Me llegó un video que muestra el plan de los maestros de primaria de una escuela de Ahuachapán en El Salvador, para resucitar los viejos juegos infantiles manuales, que no dependen ni de una pantalla ni de los pulgares: patinetas, chibolas de vidrio, trompos, carretillas a la hora del recreo. Es como entrar en el túnel del tiempo.
¿Puede un esfuerzo así derrotar el alud tecnológico que todo lo arrastra? En el video los niños, posesionados del patio de la escuela, interactúan riendo, se comunican con entusiasmo, disputan sobre vencedores y vencidos, compiten entre ellos de manera real, no en las pantallas.
Y esto del dilema de la comunicación entre seres humanos capaces de reconocerse como personas de carne y hueso, disputar o reírse, va no sólo con los niños, sino también con los adultos. Hace poco, en un restaurante, fui testigo de una escena que me perturbó, aunque sea hoy tan común que suele pasar desapercibida:
Una pareja de jóvenes casados entró y ocupó una mesa para dos. Apenas se sentaron cada uno sacó su teléfono, e hipnotizados frente a las pantallas empezaron a chatear sin hablarse nunca ni mirarse nunca, como si fueran habitantes de otros planeta, o sólo les interesara relacionarse con gente de otro planeta.
Se me ocurrió que a lo mejor estaban comunicándose entre ellos mismos, enviándose mensajes en los que hablaban de sus problemas familiares, de sus recuerdos, de sus añoranzas, de sus aspiraciones como pareja, del futuro, de los hijos por venir. Y para eso, en lugar de las palabras frente a frente, empleaban los pulgares. Tan distraídos en su empeño que no se acordaron de pedir el menú, ni de que les trajeran alguna bebida.
Pero esta puede ser una fantasía mía muy benévola. La otra posibilidad, y quizás la más cierta, es que no se estaban comunicando entre ellos, y a lo mejor nunca lo hacen, dejaron de hacerlo hace tiempo.
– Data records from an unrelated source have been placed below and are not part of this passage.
**src/rtl/cit_pkg.sv**
```systemverilog
package cit_pkg;

    localparam int VEC_W    = 8;
    localparam int MASK_BIT = 16;
    localparam int MODE_LSB = 17;

    typedef enum logic [1:0] {
        MODE_ONESHOT  = 2'b00,
        MODE_PERIODIC = 2'b01,
        MODE_DEADLINE = 2'b10,
        MODE_RSVD     = 2'b11
    } tmr_mode_e;

    typedef struct packed {
        tmr_mode_e        mode;
        logic             mask;
        logic [VEC_W-1:0] vector;
    } lvt_t;

    localparam logic [1:0] ADDR_LVT  = 2'd0;
    localparam logic [1:0] ADDR_INIT = 2'd1;
    localparam logic [1:0] ADDR_CUR  = 2'd2;
    localparam logic [1:0] ADDR_DL   = 2'd3;

endpackage

```
**src/rtl/cit_countdown.sv**
```systemverilog
module cit_countdown
    import cit_pkg::*;
#(
    parameter int CNT_W = 32
) (
    input  logic             clk,
    input  logic             rst_n,
    input  tmr_mode_e        mode,
    input  logic             clr,
    input  logic             ld,
    input  logic [CNT_W-1:0] ld_val,
    input  logic             tick,
    output logic [CNT_W-1:0] init_o,
    output logic [CNT_W-1:0] cur_o,
    output logic             fire_o
);

    typedef struct packed {
        logic [CNT_W-1:0] init;
        logic [CNT_W-1:0] cur;
    } cd_st_t;

    localparam logic [CNT_W-1:0] ONE = CNT_W'(1);

    cd_st_t st_d, st_q;
    logic   counting_mode;

    always_comb begin
        st_d          = st_q;
        fire_o        = 1'b0;
        counting_mode = (mode == MODE_ONESHOT) || (mode == MODE_PERIODIC);
        if (clr) begin
            st_d = '0;
        end else if (ld && counting_mode) begin
            st_d.init = ld_val;
            st_d.cur  = ld_val;
        end else if (tick && counting_mode && (st_q.cur != '0)) begin
            if (st_q.cur == ONE) begin
                fire_o   = 1'b1;
                st_d.cur = (mode == MODE_PERIODIC) ? st_q.init : '0;
            end else begin
                st_d.cur = st_q.cur - ONE;
            end
        end
    end

    always_ff @(posedge clk) begin
        if (!rst_n) st_q <= '0;
        else        st_q <= st_d;
    end

    assign init_o = st_q.init;
    assign cur_o  = st_q.cur;

    p_load_r3: assert property (@(posedge clk) disable iff (!rst_n)
        (ld && !clr && counting_mode) |=> (cur_o == $past(ld_val)));

    p_clear_r7: assert property (@(posedge clk) disable iff (!rst_n)
        clr |=> (cur_o == '0 && init_o == '0));

    p_no_overrun_r4: assert property (@(posedge clk) disable iff (!rst_n)
        1'b1 |-> (cur_o <= init_o));

endmodule

```
**src/rtl/cit_deadline.sv**
```systemverilog
module cit_deadline #(
    parameter int TS_W = 64
) (
    input  logic            clk,
    input  logic            rst_n,
    input  logic            en,
    input  logic            clr,
    input  logic            wr,
    input  logic [TS_W-1:0] wr_val,
    input  logic [TS_W-1:0] tsc,
    output logic [TS_W-1:0] dl_o,
    output logic            fire_o
);

    logic [TS_W-1:0] dl_d, dl_q;

    always_comb begin
        dl_d   = dl_q;
        fire_o = 1'b0;
        if (clr) begin
            dl_d = '0;
        end else if (wr && en) begin
            if (wr_val > tsc) begin
                dl_d = wr_val;
            end else begin
                dl_d   = '0;
                fire_o = (wr_val != '0);
            end
        end else if ((dl_q != '0) && (tsc >= dl_q)) begin
            fire_o = 1'b1;
            dl_d   = '0;
        end
    end

    always_ff @(posedge clk) begin
        if (!rst_n) dl_q <= '0;
        else        dl_q <= dl_d;
    end

    assign dl_o = dl_q;

    p_arm_r9: assert property (@(posedge clk) disable iff (!rst_n)
        (wr && en && !clr && (wr_val > tsc)) |=> (dl_o == $past(wr_val)));

    p_expire_clear_r9: assert property (@(posedge clk) disable iff (!rst_n)
        fire_o |=> (dl_o == '0));

    p_zero_quiet_r11: assert property (@(posedge clk) disable iff (!rst_n)
        (wr && en && !clr && (wr_val == '0)) |-> !fire_o);

endmodule

```
**src/rtl/core_irq_timer.sv**
```systemverilog
module core_irq_timer
    import cit_pkg::*;
#(
    parameter int CNT_W  = 32,
    parameter int TS_W   = 64,
    parameter int DATA_W = 64
) (
    input  logic              clk,
    input  logic              rst_n,
    input  logic              tick_i,
    input  logic [TS_W-1:0]   tsc_i,
    input  logic              reg_we_i,
    input  logic [1:0]        reg_addr_i,
    input  logic [DATA_W-1:0] reg_wdata_i,
    output logic [DATA_W-1:0] reg_rdata_o,
    output logic              irq_o,
    output logic [VEC_W-1:0]  irq_vec_o
);

    typedef struct packed {
        lvt_t             lvt;
        logic             irq;
        logic [VEC_W-1:0] vec;
    } top_st_t;

    localparam lvt_t LVT_RST = '{mode: MODE_ONESHOT, mask: 1'b1, vector: '0};

    top_st_t         st_d, st_q;
    lvt_t            lvt_new;
    logic            wr_lvt, mode_chg, counting_mode;
    logic [CNT_W-1:0] init_cnt, cur_cnt;
    logic [TS_W-1:0]  dl_val;
    logic            fire_cd, fire_dl;

    always_comb begin
        lvt_new.vector = reg_wdata_i[VEC_W-1:0];
        lvt_new.mask   = reg_wdata_i[MASK_BIT];
        lvt_new.mode   = tmr_mode_e'(reg_wdata_i[MODE_LSB +: 2]);
        wr_lvt         = reg_we_i && (reg_addr_i == ADDR_LVT);
        mode_chg       = wr_lvt && (lvt_new.mode != st_q.lvt.mode);
        counting_mode  = (st_q.lvt.mode == MODE_ONESHOT) ||
                         (st_q.lvt.mode == MODE_PERIODIC);
    end

    cit_countdown #(.CNT_W(CNT_W)) u_countdown (
        .clk    (clk),
        .rst_n  (rst_n),
        .mode   (st_q.lvt.mode),
        .clr    (mode_chg),
        .ld     (reg_we_i && (reg_addr_i == ADDR_INIT)),
        .ld_val (reg_wdata_i[CNT_W-1:0]),
        .tick   (tick_i),
        .init_o (init_cnt),
        .cur_o  (cur_cnt),
        .fire_o (fire_cd)
    );

    cit_deadline #(.TS_W(TS_W)) u_deadline (
        .clk    (clk),
        .rst_n  (rst_n),
        .en     (st_q.lvt.mode == MODE_DEADLINE),
        .clr    (mode_chg),
        .wr     (reg_we_i && (reg_addr_i == ADDR_DL)),
        .wr_val (reg_wdata_i[TS_W-1:0]),
        .tsc    (tsc_i),
        .dl_o   (dl_val),
        .fire_o (fire_dl)
    );

    always_comb begin
        st_d     = st_q;
        st_d.irq = (fire_cd || fire_dl) && !st_q.lvt.mask;
        st_d.vec = st_q.lvt.vector;
        if (wr_lvt) st_d.lvt = lvt_new;
    end

    always_ff @(posedge clk) begin
        if (!rst_n) st_q <= '{lvt: LVT_RST, irq: 1'b0, vec: '0};
        else        st_q <= st_d;
    end

    always_comb begin
        reg_rdata_o = '0;
        case (reg_addr_i)
            ADDR_LVT: begin
                reg_rdata_o[VEC_W-1:0]       = st_q.lvt.vector;
                reg_rdata_o[MASK_BIT]        = st_q.lvt.mask;
                reg_rdata_o[MODE_LSB +: 2]   = st_q.lvt.mode;
            end
            ADDR_INIT: if (counting_mode) reg_rdata_o[CNT_W-1:0] = init_cnt;
            ADDR_CUR:  if (counting_mode) reg_rdata_o[CNT_W-1:0] = cur_cnt;
            default:   if (st_q.lvt.mode == MODE_DEADLINE) reg_rdata_o[TS_W-1:0] = dl_val;
        endcase
    end

    assign irq_o     = st_q.irq;
    assign irq_vec_o = st_q.vec;

    p_mask_r12: assert property (@(posedge clk) disable iff (!rst_n)
        irq_o |-> !$past(st_q.lvt.mask));

    p_vector_r12: assert property (@(posedge clk) disable iff (!rst_n)
        irq_o |-> (irq_vec_o == $past(st_q.lvt.vector)));

    p_single_source_r7: assert property (@(posedge clk) disable iff (!rst_n)
        !(fire_cd && fire_dl));

endmodule

```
Son seres extraños entre sí que han creado entre ambos una barrera insalvable con el rápido movimiento de los pulgares, ciegos el uno para el otro, hipnotizados ante la luz de las pantallas de los teléfonos, ventanas brillantes que les dan acceso a mundo lejanos y ajenos ―la palabra enajenado viene de ajeno―, viviendo en compartimentos cercanos pero herméticos, cajones vecinos pero sin fisuras.
Quizás este sea otro nombre para la soledad, la compañía sin palabras, la vida familiar de los pulgares, la pareja que ya no se mira a los ojos porque la pantalla es el sustituto de las miradas mutuas, de las palabras mutuas, de lo que pronto a lo mejor ya no tendrá remedio, que es el silencio.